### src/rtl/display_scanner.sv
// display_scanner
//   Time-multiplexing scan controller for a 4-digit seven-segment display.
//   A prescaler divides clk down to one digit slot every DIV cycles and steps
//   the 2-bit digit index cnt. Display values are double-buffered: load
//   captures into a shadow copy, and the shadow is committed to the visible
//   display registers only when cnt wraps from 3 to 0, so a frame never mixes
//   old and new digits.
//
//   Optional feature: define DISPLAY_SCANNER_LZB_EN to enable leading-zero
//   blanking. Without it, blank is tied low and no blanking logic exists.

module display_scanner #(
   parameter int DIV   = 100000,
   parameter int DIV_W = $clog2(DIV)
) (
   input  logic        clk,
   input  logic        rst_n,
   input  logic [15:0] value,
   input  logic [3:0]  dp_in,
   input  logic        load,
   output logic [1:0]  cnt,
   output logic [3:0]  digit,
   output logic        dp,
   output logic        blank,
   output logic        upd_done
);

   // Last prescaler count of a slot; the tick fires while pre sits here.
   localparam logic [DIV_W-1:0] PRE_LAST = DIV_W'(DIV - 1);

   // Scan timing state
   logic [DIV_W-1:0] pre_q, pre_d;
   logic [1:0]       cnt_q, cnt_d;
   logic             tick;
   logic             frame_end;

   // Double buffer state
   logic [15:0]      shadow_q, shadow_d;
   logic [3:0]       shadow_dp_q, shadow_dp_d;
   logic             pending_q, pending_d;
   logic [15:0]      disp_q, disp_d;
   logic [3:0]       disp_dp_q, disp_dp_d;

   // Registered outputs
   logic [3:0]       digit_q, digit_d;
   logic             dp_q, dp_d;
   logic             upd_q, upd_d;

   assign tick      = (pre_q == PRE_LAST);
   // The frame boundary is the tick that carries cnt from 3 back to 0.
   assign frame_end = tick && (cnt_q == 2'd3);

   // Prescaler and digit index: hold each index for exactly DIV cycles.
   always_comb begin
      // NOTE: every signal assigned here gets a default first, so no path can
      // leave it unassigned and infer a latch.
      pre_d = pre_q + DIV_W'(1);
      cnt_d = cnt_q;
      if (tick) begin
         pre_d = '0;
         cnt_d = cnt_q + 2'd1;
      end
   end

   // Scan counter registers.
   always_ff @(posedge clk or negedge rst_n) begin
      if (!rst_n) begin
         pre_q <= '0;
         cnt_q <= 2'd0;
      end else begin
         // NOTE: state registers use non-blocking assignments so every
         // register samples the pre-edge value of every other register.
         pre_q <= pre_d;
         cnt_q <= cnt_d;
      end
   end

   // Double buffer: loads land in the shadow unless they coincide with a
   // frame boundary, in which case they go straight to the display and the
   // shadow is bypassed. A load always supersedes anything still pending.
   always_comb begin
      shadow_d    = shadow_q;
      shadow_dp_d = shadow_dp_q;
      pending_d   = pending_q;
      disp_d      = disp_q;
      disp_dp_d   = disp_dp_q;
      upd_d       = 1'b0;

      if (frame_end && load) begin
         disp_d    = value;
         disp_dp_d = dp_in;
         pending_d = 1'b0;
         upd_d     = 1'b1;
      end else if (frame_end && pending_q) begin
         disp_d    = shadow_q;
         disp_dp_d = shadow_dp_q;
         pending_d = 1'b0;
         upd_d     = 1'b1;
      end else if (load) begin
         shadow_d    = value;
         shadow_dp_d = dp_in;
         pending_d   = 1'b1;
      end
   end

   // Buffer registers, including the update strobe.
   always_ff @(posedge clk or negedge rst_n) begin
      if (!rst_n) begin
         // NOTE: the display and shadow storage are reset too: their contents
         // drive the outputs directly, and a reset must also drop any pending
         // load rather than let it surface afterwards.
         shadow_q    <= 16'h0000;
         shadow_dp_q <= 4'h0;
         pending_q   <= 1'b0;
         disp_q      <= 16'h0000;
         disp_dp_q   <= 4'h0;
         upd_q       <= 1'b0;
      end else begin
         shadow_q    <= shadow_d;
         shadow_dp_q <= shadow_dp_d;
         pending_q   <= pending_d;
         disp_q      <= disp_d;
         disp_dp_q   <= disp_dp_d;
         upd_q       <= upd_d;
      end
   end

   // Digit and decimal point selection from the next index and next display
   // contents, so the registered outputs switch on the same edge as cnt.
   always_comb begin
      digit_d = disp_d[3:0];
      case (cnt_d)
         2'd0:    digit_d = disp_d[3:0];
         2'd1:    digit_d = disp_d[7:4];
         2'd2:    digit_d = disp_d[11:8];
         default: digit_d = disp_d[15:12];
      endcase
      dp_d = disp_dp_d[cnt_d];
   end

   // Output registers for digit and decimal point.
   always_ff @(posedge clk or negedge rst_n) begin
      if (!rst_n) begin
         digit_q <= 4'h0;
         dp_q    <= 1'b0;
      end else begin
         digit_q <= digit_d;
         dp_q    <= dp_d;
      end
   end

`ifdef DISPLAY_SCANNER_LZB_EN
   logic blank_q, blank_d;

   // Leading-zero blanking: digit k (1..3) goes dark when it and every more
   // significant nibble are zero and its own decimal point is off. Digit 0
   // always shows, so an all-zero value still displays a single 0.
   always_comb begin
      blank_d = 1'b0;
      case (cnt_d)
         2'd1:    blank_d = (disp_d[15:4]  == 12'h000) && !disp_dp_d[1];
         2'd2:    blank_d = (disp_d[15:8]  == 8'h00)   && !disp_dp_d[2];
         2'd3:    blank_d = (disp_d[15:12] == 4'h0)    && !disp_dp_d[3];
         default: blank_d = 1'b0;
      endcase
   end

   // Blank register, aligned with cnt like the other outputs.
   always_ff @(posedge clk or negedge rst_n) begin
      if (!rst_n) begin
         blank_q <= 1'b0;
      end else begin
         blank_q <= blank_d;
      end
   end

   assign blank = blank_q;
`else
   assign blank = 1'b0;
`endif

   assign cnt      = cnt_q;
   assign digit    = digit_q;
   assign dp       = dp_q;
   assign upd_done = upd_q;

endmodule

### config.mk
export PLATFORM = sky130hd
export DESIGN_NAME = display_scanner
export DESIGN_NICKNAME = d
export VERILOG_FILES = /design/src/rtl/display_scanner.sv
export SDC_FILE = /design/constraint.sdc
export NUM_CORES = 1
export LEC_CHECK = 0
export ABC_AREA = 1
export BUFFER_PORTS_ARGS = -buffer_cell sky130_fd_sc_hd__buf_2
export CORE_UTILIZATION = 60
export CTS_CLUSTER_SIZE = 30
export DETAILED_ROUTE_END_ITERATION = 8
export PLACE_DENSITY = 0.81
export RECOVER_POWER = 100
export SLEW_MARGIN = 20
export SYNTH_ARGS = -nofsm -noshare
export SYNTH_HDL_FRONTEND = slang
export SYNTH_SLANG_ARGS = --single-unit
export TNS_END_PERCENT = 20
### constraint.sdc
create_clock -name clk -period 5.03 [get_ports clk]
set_input_delay 0 -clock clk [delete_from_list [all_inputs] [get_ports clk]]
set_output_delay 0 -clock clk [all_outputs]
set_load 0.01 [all_outputs]
Yosys cells after proc, flatten, opt, wreduce, memory -nomap -nowiden --
Index checks and enable logic that the tools add are counted.
Storage, ports and cells: word-level logic and storage cells 39, input bits 23, output and inout port bits 9, flip-flop bits (word level) 66
Cells by class: equality and inequality tests 4, mux-type cells 14, reductions and logical operators 6, add/sub/neg operators 2, order comparisons 1, bitwise logic cells 2
Operators by type and width (number):
- 2-to-1 mux 16 bit | 2
- adder 17 x 1 -> 17 bit (second input constant) | 1
- == test 17 bit (second input constant) | 1
- 2-to-1 mux 17 bit | 1
- case mux 4 bit (3 select lines) | 1
- 2-to-1 mux 4 bit | 2
- 2-to-1 mux 1 bit | 6
- == test 2 bit (second input constant) | 2
- logical AND 1 bit | 3
- < comparator 2 x 3 -> 1 bit (second input constant) | 1
- AND reduction 3 bit | 1
- nonzero test 3 bit | 1
- adder 2 x 1 -> 2 bit (second input constant) | 1
- binary-select mux 1 bit (select 2 bit) | 1
- == test 2 x 1 -> 1 bit (second input constant) | 1
- logical NOT 2 bit | 1
- 2-to-1 mux 2 bit | 1
- inverter 1 bit | 2

Longest topological paths before layout --
depth in word-level cells 7, mapped depth 11, mapped depth without buffers 11

Worst setup path before layout --
OpenSTA, ideal clock, no wires.
kind reg-to-reg, start point reg pre_q[0], end point reg digit_q[0] (netlist: digit[0]), clock period less this slack 1645 ps, stages on the path, launching flop included 12, path buffers 1, setup slack 3385 ps, data required time 4900 ps, library setup time 130 ps, arrival time 1515 ps, path through dfrtp_1 ha_1 nand3_2 inv_2 nand3_2 nor2_8 nand3_2 buf_2 nand2_1 nand3_1 nand3_1 nand4_1
Between the ends: cells in the longest elaborated chain, start to end 6, elaborated cells between the ends (all ways) 11, those cells by class eq/ne: 3; mux: 4; reduce/logical: 4
RTL lines:
- start: declaration | RTL line 32 | logic [DIV_W-1:0] pre_q, pre_d;
- start signal: assignment | RTL line 73 | pre_q <= pre_d;
- == test 17 bit (*) | RTL line 49 | assign tick = (pre_q == PRE_LAST);
- logical AND 1 bit | RTL line 51 | assign frame_end = tick && (cnt_q == 2'd3);
- logical AND 1 bit | RTL line 94 | end else if (frame_end && pending_q) begin
- 2-to-1 mux 16 bit | RTL line 94
- 2-to-1 mux 16 bit | RTL line 89 | if (frame_end && load) begin
- case mux 4 bit (3 select lines) (*) | RTL line 132 | case (cnt_d)
- named net digit_d[0] | RTL line 45 | logic [3:0] digit_q, digit_d;
- end signal: assignment | RTL line 147 | digit_q <= digit_d;
- end: declaration | RTL line 45
The timed path passes the listed nets; every way through them passes the cells marked *. A chain may end at the register's enable or synchronous reset.

Worst setup path in the final report --
start point reg pre_q[0], end point reg digit_q[2] (netlist: digit[2])
Same word-level chain as after synthesis.

==> results.cfg <==
[clock_network]
clk_pin_slew_ps = 70
root_buffer = clkbuf_8
cts_buffer_depth = 2
cts_sinks = 66
cts_tree = yes
cts_buffers = 9
h-tree-depth = 3
clkLatencyLatePin_ps = 350
post_cts_buffers = 0

[critical_path]
crit_fanout = 28
cp_slowest_cell = inv_1
crit_required_ps = 5260
cp_cell_sequence = ha_1, nand3_1, inv_1, nand3_1, nor2_8, nand3_1, inv_1, nand2_1, nand3_1, nand4_1
cp-end-kind = flop
cpPeakStageDelay_ps = 830
worst_path_most_repeated_cell = nand3_1
worstSetupStartpointType = flop
crit_type = reg2reg
cp.arrival_ps = 3750

[placed_design]
numPortBuffers = 30
hpwl_um = 4540
gp_congestion = 0.853
placed_area_um2 = 3460

[power]
finalPower_mw = 1.07
p_per_area_nw_per_um2 = 278
vdd_drop_max_mv = 0.236
p_leak_nw = 1.80

[final_layout]
fin_util = 0.738
drive_gt1_frac = 0.111
fill_cells = 395
seqCellArea_um2 = 1650
final_cell_mix = 94 x nand2_1, 66 x dfrtp_1, 51 x nand3_1, 43 x inv_1, 31 x nand4_1
multiInputGateArea_um2 = 1360
post-route-cell-area_um2 = 3840
layout_commonest_cell = nand2_1
final_nets = 472
area_growth_pct = 16.4
diodes = 0

[drt]
post-route-drc-count = 0
vias = 2880
vias_per_cell = 5.52
route.detailed.wl_per_inst_um = 14.5
first_iter_violations = 116
first_pass_iters = 5
routed_wl_um = 7570
ant_nets = 0

[synthesis]
syn-num-nets = 425
synth-seq-cells = 66
syn_area_um2 = 3300
synth-seq-area-share = 0.500
yosys.cell_types.count = 29
syn_avg_cell_area_um2 = 8.26
synth_warnings = 0
syn_inst = 400

[grt]
grt_use_total = 0.283
antenna_found_initial = 0
grt_first_pass_wirelength_um = 12800
grt_max_degree = 67
grt_pass1_vias = 2841
grt_overflow_total = 0

[floorplanning]
dieArea_um2 = 5810
fp.dieW_um = 76.2
pin_count = 32
coreArea_um2 = 5200
start_util = 0.635
die_height_um = 76.2
std_cell_rows = 26

[hold_path]
hold_path.class = in2async

[timing]
fin_crit_sh = 0.699
clock_skew_ps = 10.2
tns_ps = 0
tightest_slew_ps = 1130
slew_viol_final = 0
rsz0062_at_grt = false
maxSlewHeadroom = 0.246
hold_viol = 0
fmax_mhz = 284
final.min_clock_period_ps = 3520
finalSetupViolations = 0

[job]
max-cap-violations = 0

[run_status]
status = finished clean
[cells in the mapped netlist, drive strengths merged]
cell type / count / share of area
nand2: 97 / 0.11
dfrtp: 66 / 0.50
nand3: 52 / 0.086
inv: 47 / 0.053
nand4: 31 / 0.059
o21ai: 26 / 0.039
nor2: 25 / 0.040
and2: 20 / 0.038
buf: 13 / 0.022
clkbuf: 4 / 0.0045
nor3: 4 / 0.0076
xor2: 4 / 0.011
a21oi: 3 / 0.0045
ha: 2 / 0.0076
a31oi: 1 / 0.0019
conb: 1 / 0.0011
nand3b: 1 / 0.0023
o21a: 1 / 0.0023
o21bai: 1 / 0.0023
xnor2: 1 / 0.0027
[report_power, final]
part | leakage, nW | internal, mW | switching (mW)
clock network | 0.0986 | 0.255 | 0.205
logic | 0.969 | 0.0240 | 0.0294
registers | 0.736 | 0.545 | 0.00873
total | 1.80 | 0.824 | 0.243
[state kept, by name, indices dropped and copies added (netlist names), 2 cells and up]
| signal | flops |
|---|---|
| digit | 4 |
| cnt | 2 |
| shadow_q | 16 |
| pre_q | 17 |
| disp_dp_q | 4 |
| shadow_dp_q | 4 |
| disp_q | 16 |
[path summary, 6_finish.rpt]
path                       startpoint         to  depth (start not counted)  slack (ps)
min                             rst_n  pre_q[13]                          3         350
max in group asynchronous       rst_n  pre_q[12]                          3        4130
max reg2reg                  pre_q[0]   digit[2]                         10        1510
min in group clk                 load  pending_q                          3         410
min reg2reg                  pre_q[0]   pre_q[0]                          1         470
max                          pre_q[0]   digit[2]                         10        1510
[worst max-delay path: cells and delay by family (launching register included)]
family,cells,cell delay (ps)
AND/OR/NAND/NOR,7,1850
buffers and inverters,2,960
flip-flops,1,380
adder cells (fa/ha/maj),1,200
[logic make-up (layout without fill, tap and decap cells)]
family / Yosys count / in the layout / share of synthesized area
adder cells (fa/ha/maj): 2 / 2 / 0.00757
XOR/XNOR: 5 / 5 / 0.0133
other: 1 / 1 / 0.00114
AO/OA/AOI/OAI: 32 / 32 / 0.0504
buffers and inverters: 64 / 116 / 0.0799
flip-flops: 66 / 66 / 0.500
AND/OR/NAND/NOR: 230 / 230 / 0.348
[repair_timing]
action | CTS | global route
resized for setup | 0 | 0
hold endpoints to repair | 104 | 0
hold buffers | 22 | 0
[metrics by stage]
| stage | instances | hold slack [ps] | worst slack [ps] |
|---|---|---|---|
| 2_1_floorplan | 400 | -296 | 3390 |
| 3_3_place_gp | 484 | 230 | 2420 |
| 3_5_place_dp | 484 | 230 | 2340 |
| 4_1_cts | 522 | 395 | 2300 |
| 5_1_grt | 522 | 449 | 1280 |
| 6_report | 522 | 351 | 1510 |
[per-layer routing]
layer	up-vias	share of wire	track usage
met5	-	0	0
met4	0	0.017	0.123
met3	18	0.055	0.0719
met2	102	0.51	0.489
met1	1362	0.42	0.334
li1	1398	-	-
[cell type report]
class / instances / area share
sequential: 66 / 0.430
multi-input combinational: 270 / 0.353
timing repair buffer: 53 / 0.0957
inverter: 47 / 0.0459
clock buffer: 12 / 0.0404
tap: 70 / 0.0228
clock inverter: 4 / 0.0130
Note: power is estimated with default switching activity, not from simulation.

※ ※ ※

Word for word, restate the lines of the listing above starting at the line with "finalPower_mw = 1.07" and ending at the line with "final_cell_mix = 94", and nothing outside them.

▶ ANSWER TO THE PROBLEM
finalPower_mw = 1.07
p_per_area_nw_per_um2 = 278
vdd_drop_max_mv = 0.236
p_leak_nw = 1.80

[final_layout]
fin_util = 0.738
drive_gt1_frac = 0.111
fill_cells = 395
seqCellArea_um2 = 1650
final_cell_mix = 94 x nand2_1, 66 x dfrtp_1, 51 x nand3_1, 43 x inv_1, 31 x nand4_1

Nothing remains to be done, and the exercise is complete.